I Still Believe

The song “I Still Believe” is based on a true story. My Grandpa, Joe Seaman, was driving his pick-up when he and another driver collided at a blind intersection. Both men walked away from the wreck and on the surface everything seemed fine, but things were not as they seemed.

During the collision, grandpa had hit his head on the back window of his truck, knocking it out and causing a wound to bleed. Because of the medication he was on, it took awhile for the bleeding to stop. (He had had a heart attach several years before and so was on an anti-clotting medication.)

A few days after the accident, we were on the way to church when my dad’s cell phone rang. My aunt was on the phone and told us that they were sending Grandpa in for a CT scan at the Mitchell County Memorial Hospital. He had been complaining of a pain behind his eye that morning and so they had taken him to the hospital. By the time they reached the hospital my grandpa was getting sick, thus causing the doctors to order the brain scan. Everything seemed to be under control, so we decided to head to church.

As we waited for youth group to start that Wednesday night, Dad got another phone call. After reading the CT scan, the doctors ordered that grandpa be airlifted to Wichita. My aunt said that my grandpa’s last words were, “The prayers of a righteous man are powerful and effective. Is anyone in this room righteous?” He then slipped into a coma and was flown to Wichita.

We decided to leave church immediately and drive to Wichita. Two hours into the journey my uncle called and informed us that the doctors said grandpa would be dead by morning and advised that we wait until then to come. Dad decided that we would travel to Wichita anyways and we arrived at the hospital around 2am. We were all allowed into the Intensive Care Unit and I will never forget what I saw. My grandpa lay on the bed in a coma, supported by a respirator with his head swollen because of all the excess blood that was accumulation in his brain. (The blood failed to clot because of the medication causing his brain to hemorrhage. The blood pressure had caused the pain behind his eye and the ultimately his current condition.) The brain surgeon had ordered another CT scan when the plane had landed in Wichita. This scan showed that the blood pressure had moved his brain stem over 2cm. The surgeon told us that, in his condition, there was nothing they could do. Operation would cause him to bleed to death and he was just too far gone. He pronounced grandpa’s condition as being clinically brain dead.

When we first arrived in his room in Wichita we prayed and asked God to work a miracle in Grandpa’s body. We all hugged and cried and slept on the floor of the waiting room that night. Most of my cousins came the next day and the decision was made to remove the respirator. The doctors prepared us for how grandpa would pass on. They said he would experience primitive reflex (he would wiggle is foot or twitch his hand but not know what he was doing. Kind of like “Old habits die hard” in the literal since.) They said that he would probably quit breathing for ten or fifteen seconds and then gasp for breath again. Waiting was the hardest part.

The third morning after grandpa had been admitted to the hospital, the nurse came in to shave and sponge bath Grandpa.
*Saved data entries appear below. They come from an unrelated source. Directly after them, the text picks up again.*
File: src/rtl/vga_pkg.sv
// Shared constants and types for the VGA framebuffer arbiter.
// Contents: FB_ADDR_W, PIX_W, clr_state_t, wr_pix_t (FIFO entry).
package vga_pkg;

    localparam int FB_ADDR_W = 19;
    localparam int PIX_W     = 24;

    typedef enum logic [1:0] {
        IDLE,
        CLR_DRAIN,
        CLR_SWEEP
    } clr_state_t;

    typedef struct packed {
        logic [FB_ADDR_W-1:0] addr;
        logic [PIX_W-1:0]     data;
    } wr_pix_t;

endpackage

File: src/rtl/vga_wr_fifo.sv
// Synchronous FIFO buffering writer pixels until the RAM port is idle.
// Ports: clk, reset (async, active-low), push/din, pop, full, empty, head.
module vga_wr_fifo #(
    parameter int DEPTH = 4,
    parameter int W     = 43
) (
    input  logic         clk,
    input  logic         reset,
    input  logic         push,
    input  logic         pop,
    input  logic [W-1:0] din,
    output logic         full,
    output logic         empty,
    output logic [W-1:0] head
);

    localparam int AW = $clog2(DEPTH);

    // Pointers carry one extra wrap bit to tell full from empty.
    logic [AW:0]  r_wptr;
    logic [AW:0]  r_rptr;
    logic [W-1:0] r_mem [DEPTH];

    always_ff @(posedge clk or negedge reset) begin
        if (!reset) begin
            r_wptr <= '0;
            r_rptr <= '0;
        end else begin
            if (push) r_wptr <= r_wptr + (AW+1)'(1);
            if (pop)  r_rptr <= r_rptr + (AW+1)'(1);
        end
    end

    always_ff @(posedge clk) begin
        if (push) r_mem[r_wptr[AW-1:0]] <= din;
    end

    assign empty = (r_wptr == r_rptr);
    assign full  = (r_wptr[AW] != r_rptr[AW]) &&
                   (r_wptr[AW-1:0] == r_rptr[AW-1:0]);
    assign head  = r_mem[r_rptr[AW-1:0]];

endmodule

File: src/rtl/vga_fb_arbiter.sv
// Single-port framebuffer arbiter: display reads win, writer pixels drain
// from a FIFO into idle slots, optional clear engine (VGA_FB_ARB_CLEAR_EN).
// Ports: clk, reset (async, active-low); disp_req/disp_addr -> disp_data,
// disp_dvalid; wr_valid/wr_addr/wr_data -> wr_ready; clear_start,
// clear_color -> clear_busy; ram_addr/ram_we/ram_wdata, ram_rdata.
module vga_fb_arbiter
    import vga_pkg::*;
#(
    parameter int WFIFO_DEPTH = 4,
    parameter int FB_WORDS    = 327680
) (
    input  logic                 clk,
    input  logic                 reset,
    input  logic                 disp_req,
    input  logic [FB_ADDR_W-1:0] disp_addr,
    output logic [PIX_W-1:0]     disp_data,
    output logic                 disp_dvalid,
    input  logic                 wr_valid,
    output logic                 wr_ready,
    input  logic [FB_ADDR_W-1:0] wr_addr,
    input  logic [PIX_W-1:0]     wr_data,
    input  logic                 clear_start,
    input  logic [PIX_W-1:0]     clear_color,
    output logic                 clear_busy,
    output logic [FB_ADDR_W-1:0] ram_addr,
    output logic                 ram_we,
    output logic [PIX_W-1:0]     ram_wdata,
    input  logic [PIX_W-1:0]     ram_rdata
);

    wr_pix_t                w_push_pix;
    wr_pix_t                w_head;
    logic                   w_full;
    logic                   w_empty;
    logic                   w_push;
    logic                   w_pop;
    logic                   w_clr_wr;
    logic [FB_ADDR_W-1:0]   w_clr_addr;
    logic [PIX_W-1:0]       w_clr_data;
    logic                   r_dvalid;

    assign disp_data   = ram_rdata;
    assign disp_dvalid = r_dvalid;

    always_ff @(posedge clk or negedge reset) begin
        if (!reset) r_dvalid <= 1'b0;
        else        r_dvalid <= disp_req;
    end

    assign w_push_pix = '{addr: wr_addr, data: wr_data};
    assign wr_ready   = !w_full && !clear_busy;
    assign w_push     = wr_valid && wr_ready;
    assign w_pop      = !disp_req && !w_empty;

    vga_wr_fifo #(
        .DEPTH (WFIFO_DEPTH),
        .W     ($bits(wr_pix_t))
    ) u_fifo (
        .clk   (clk),
        .reset (reset),
        .push  (w_push),
        .pop   (w_pop),
        .din   (w_push_pix),
        .full  (w_full),
        .empty (w_empty),
        .head  (w_head)
    );

`ifdef VGA_FB_ARB_CLEAR_EN
    localparam logic [FB_ADDR_W-1:0] CLR_LAST = FB_ADDR_W'(FB_WORDS - 1);

    clr_state_t           r_state;
    clr_state_t           w_state_nxt;
    logic [FB_ADDR_W-1:0] r_clr_cnt;
    logic [FB_ADDR_W-1:0] w_clr_cnt_nxt;
    logic [PIX_W-1:0]     r_clr_color;
    logic [PIX_W-1:0]     w_clr_color_nxt;

    always_ff @(posedge clk or negedge reset) begin
        if (!reset) begin
            r_state     <= IDLE;
            r_clr_cnt   <= '0;
            r_clr_color <= '0;
        end else begin
            r_state     <= w_state_nxt;
            r_clr_cnt   <= w_clr_cnt_nxt;
            r_clr_color <= w_clr_color_nxt;
        end
    end

    always_comb begin
        w_state_nxt     = r_state;
        w_clr_cnt_nxt   = r_clr_cnt;
        w_clr_color_nxt = r_clr_color;
        w_clr_wr        = 1'b0;
        unique case (r_state)
            IDLE: begin
                if (clear_start) begin
                    w_state_nxt     = CLR_DRAIN;
                    w_clr_cnt_nxt   = '0;
                    w_clr_color_nxt = clear_color;
                end
            end
            CLR_DRAIN: begin
                if (w_empty) w_state_nxt = CLR_SWEEP;
            end
            CLR_SWEEP: begin
                // Sweep only advances on slots the display leaves free.
                if (!disp_req && w_empty) begin
                    w_clr_wr = 1'b1;
                    if (r_clr_cnt == CLR_LAST) begin
                        w_state_nxt   = IDLE;
                        w_clr_cnt_nxt = '0;
                    end else begin
                        w_clr_cnt_nxt = r_clr_cnt + FB_ADDR_W'(1);
                    end
                end
            end
            default: w_state_nxt = IDLE;
        endcase
    end

    assign clear_busy = (r_state != IDLE);
    assign w_clr_addr = r_clr_cnt;
    assign w_clr_data = r_clr_color;
`else
    logic w_unused;

    assign w_unused   = ^{clear_start, clear_color, (FB_WORDS > 0)};
    assign clear_busy = 1'b0;
    assign w_clr_wr   = 1'b0;
    assign w_clr_addr = '0;
    assign w_clr_data = '0;
`endif

    // Grant mux: display read, then FIFO head, then clear sweep.
    always_comb begin
        ram_addr  = '0;
        ram_we    = 1'b0;
        ram_wdata = '0;
        if (disp_req) begin
            ram_addr = disp_addr;
        end else if (!w_empty) begin
            ram_we    = 1'b1;
            ram_addr  = w_head.addr;
            ram_wdata = w_head.data;
        end else if (w_clr_wr) begin
            ram_we    = 1'b1;
            ram_addr  = w_clr_addr;
            ram_wdata = w_clr_data;
        end
    end

endmodule
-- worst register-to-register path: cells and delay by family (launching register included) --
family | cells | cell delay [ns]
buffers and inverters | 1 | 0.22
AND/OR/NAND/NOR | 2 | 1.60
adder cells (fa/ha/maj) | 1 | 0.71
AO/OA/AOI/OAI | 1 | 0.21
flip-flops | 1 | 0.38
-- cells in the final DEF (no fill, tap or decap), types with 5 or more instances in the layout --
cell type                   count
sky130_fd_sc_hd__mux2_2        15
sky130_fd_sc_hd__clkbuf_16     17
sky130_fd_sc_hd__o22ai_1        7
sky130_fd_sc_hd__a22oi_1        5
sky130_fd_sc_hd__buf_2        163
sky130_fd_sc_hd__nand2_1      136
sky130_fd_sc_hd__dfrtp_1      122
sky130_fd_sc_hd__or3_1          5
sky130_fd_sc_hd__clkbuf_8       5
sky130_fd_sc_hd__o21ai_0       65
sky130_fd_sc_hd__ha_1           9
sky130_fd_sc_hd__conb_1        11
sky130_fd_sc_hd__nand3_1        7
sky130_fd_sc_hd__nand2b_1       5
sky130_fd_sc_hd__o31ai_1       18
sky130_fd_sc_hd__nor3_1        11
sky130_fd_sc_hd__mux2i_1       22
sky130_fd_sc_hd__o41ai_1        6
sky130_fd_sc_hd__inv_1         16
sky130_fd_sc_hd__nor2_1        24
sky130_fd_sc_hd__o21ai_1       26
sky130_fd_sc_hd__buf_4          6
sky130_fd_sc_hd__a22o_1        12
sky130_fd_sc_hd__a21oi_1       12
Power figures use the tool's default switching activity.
==> config.mk <==
export PLATFORM = sky130hd
export DESIGN_NAME = dm_bus_arbiter
export DESIGN_NICKNAME = d
export VERILOG_FILES = /design/src/rtl/dm_bus_arbiter.sv
export SDC_FILE = /design/constraint.sdc
export NUM_CORES = 1
export LEC_CHECK = 0
export CAP_MARGIN = 20
export CORE_AREA = 8 8 115 117
export DETAILED_ROUTE_END_ITERATION = 10
export DIE_AREA = 0 0 123 125
export PLACE_DENSITY = 0.81
export SYNTH_ARGS = -nofsm -noshare
export SYNTH_HDL_FRONTEND = slang
export SYNTH_SLANG_ARGS = --single-unit
==> constraint.sdc <==
create_clock -name clk -period 4.42 [get_ports clk]
set_input_delay 0.663 -clock clk [delete_from_list [all_inputs] [get_ports clk]]
set_output_delay 0.663 -clock clk [all_outputs]
set_load 0.05 [all_outputs]
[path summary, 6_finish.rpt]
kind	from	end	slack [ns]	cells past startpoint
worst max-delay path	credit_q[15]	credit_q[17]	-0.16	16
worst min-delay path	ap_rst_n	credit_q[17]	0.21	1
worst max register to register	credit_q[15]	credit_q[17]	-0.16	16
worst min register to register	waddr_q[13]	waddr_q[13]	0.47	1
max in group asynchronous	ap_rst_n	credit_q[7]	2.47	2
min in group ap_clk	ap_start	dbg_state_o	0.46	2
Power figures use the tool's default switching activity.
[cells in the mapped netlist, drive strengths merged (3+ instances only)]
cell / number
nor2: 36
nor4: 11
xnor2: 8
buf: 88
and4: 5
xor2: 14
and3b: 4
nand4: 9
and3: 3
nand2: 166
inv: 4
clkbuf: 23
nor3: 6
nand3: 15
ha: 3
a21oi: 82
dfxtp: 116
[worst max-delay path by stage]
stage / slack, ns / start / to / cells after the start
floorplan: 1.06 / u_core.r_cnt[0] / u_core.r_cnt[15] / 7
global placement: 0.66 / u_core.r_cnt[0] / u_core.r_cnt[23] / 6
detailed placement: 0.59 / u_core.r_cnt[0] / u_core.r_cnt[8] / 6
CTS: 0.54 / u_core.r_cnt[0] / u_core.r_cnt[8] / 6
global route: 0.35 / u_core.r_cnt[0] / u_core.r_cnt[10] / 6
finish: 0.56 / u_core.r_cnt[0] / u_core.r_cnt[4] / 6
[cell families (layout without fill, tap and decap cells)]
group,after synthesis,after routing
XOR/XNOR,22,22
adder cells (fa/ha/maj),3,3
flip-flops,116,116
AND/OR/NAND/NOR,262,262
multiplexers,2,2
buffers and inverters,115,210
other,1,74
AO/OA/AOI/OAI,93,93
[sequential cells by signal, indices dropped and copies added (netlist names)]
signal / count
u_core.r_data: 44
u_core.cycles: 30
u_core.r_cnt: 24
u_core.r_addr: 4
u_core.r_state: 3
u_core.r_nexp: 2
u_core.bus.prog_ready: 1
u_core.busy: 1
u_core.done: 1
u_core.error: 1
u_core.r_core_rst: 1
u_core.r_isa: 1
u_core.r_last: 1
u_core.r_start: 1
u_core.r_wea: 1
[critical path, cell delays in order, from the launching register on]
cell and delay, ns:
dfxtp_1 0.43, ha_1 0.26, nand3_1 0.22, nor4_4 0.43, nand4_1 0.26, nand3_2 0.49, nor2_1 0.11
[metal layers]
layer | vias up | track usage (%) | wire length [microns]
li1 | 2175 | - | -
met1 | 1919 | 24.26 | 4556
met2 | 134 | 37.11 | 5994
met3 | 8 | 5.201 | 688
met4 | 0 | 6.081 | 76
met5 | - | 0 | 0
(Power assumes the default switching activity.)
She said, “Joe, I’m going to shave you.” Not expecting an answer, she was shocked when the clinically brain dead man said, “Are ya practicing on me?” Thinking that it had to have been her imagination, she shaved him and then said, “Joe, I’m going to brush you teeth.” Grandpa responded, “What are you gonna do that for?” and she said, “Don’t you brush your teeth everyday?” Grandpa truthfully responded, “Nope.” The nurse immediately paged the doctor and he ordered another CT scan. This time, the outcome was much different.

All of the family was contacted and after many tests, the doctor informed us that all of the excess blood had disappeared from the brain cavity, that grandpa’s brain stem was back in place and that their was obviously some supernatural force at work since they hadn’t treated him with anything for three days. We informed him that God was the supernatural force and that the power of prayer was all the treatment required.

It was a long road back to total health, but after brain surgery (without the medication his blood had started clotting again and had formed a large clot on his brain) and months of love and support, Grandpa is now back home and doing amazingly well.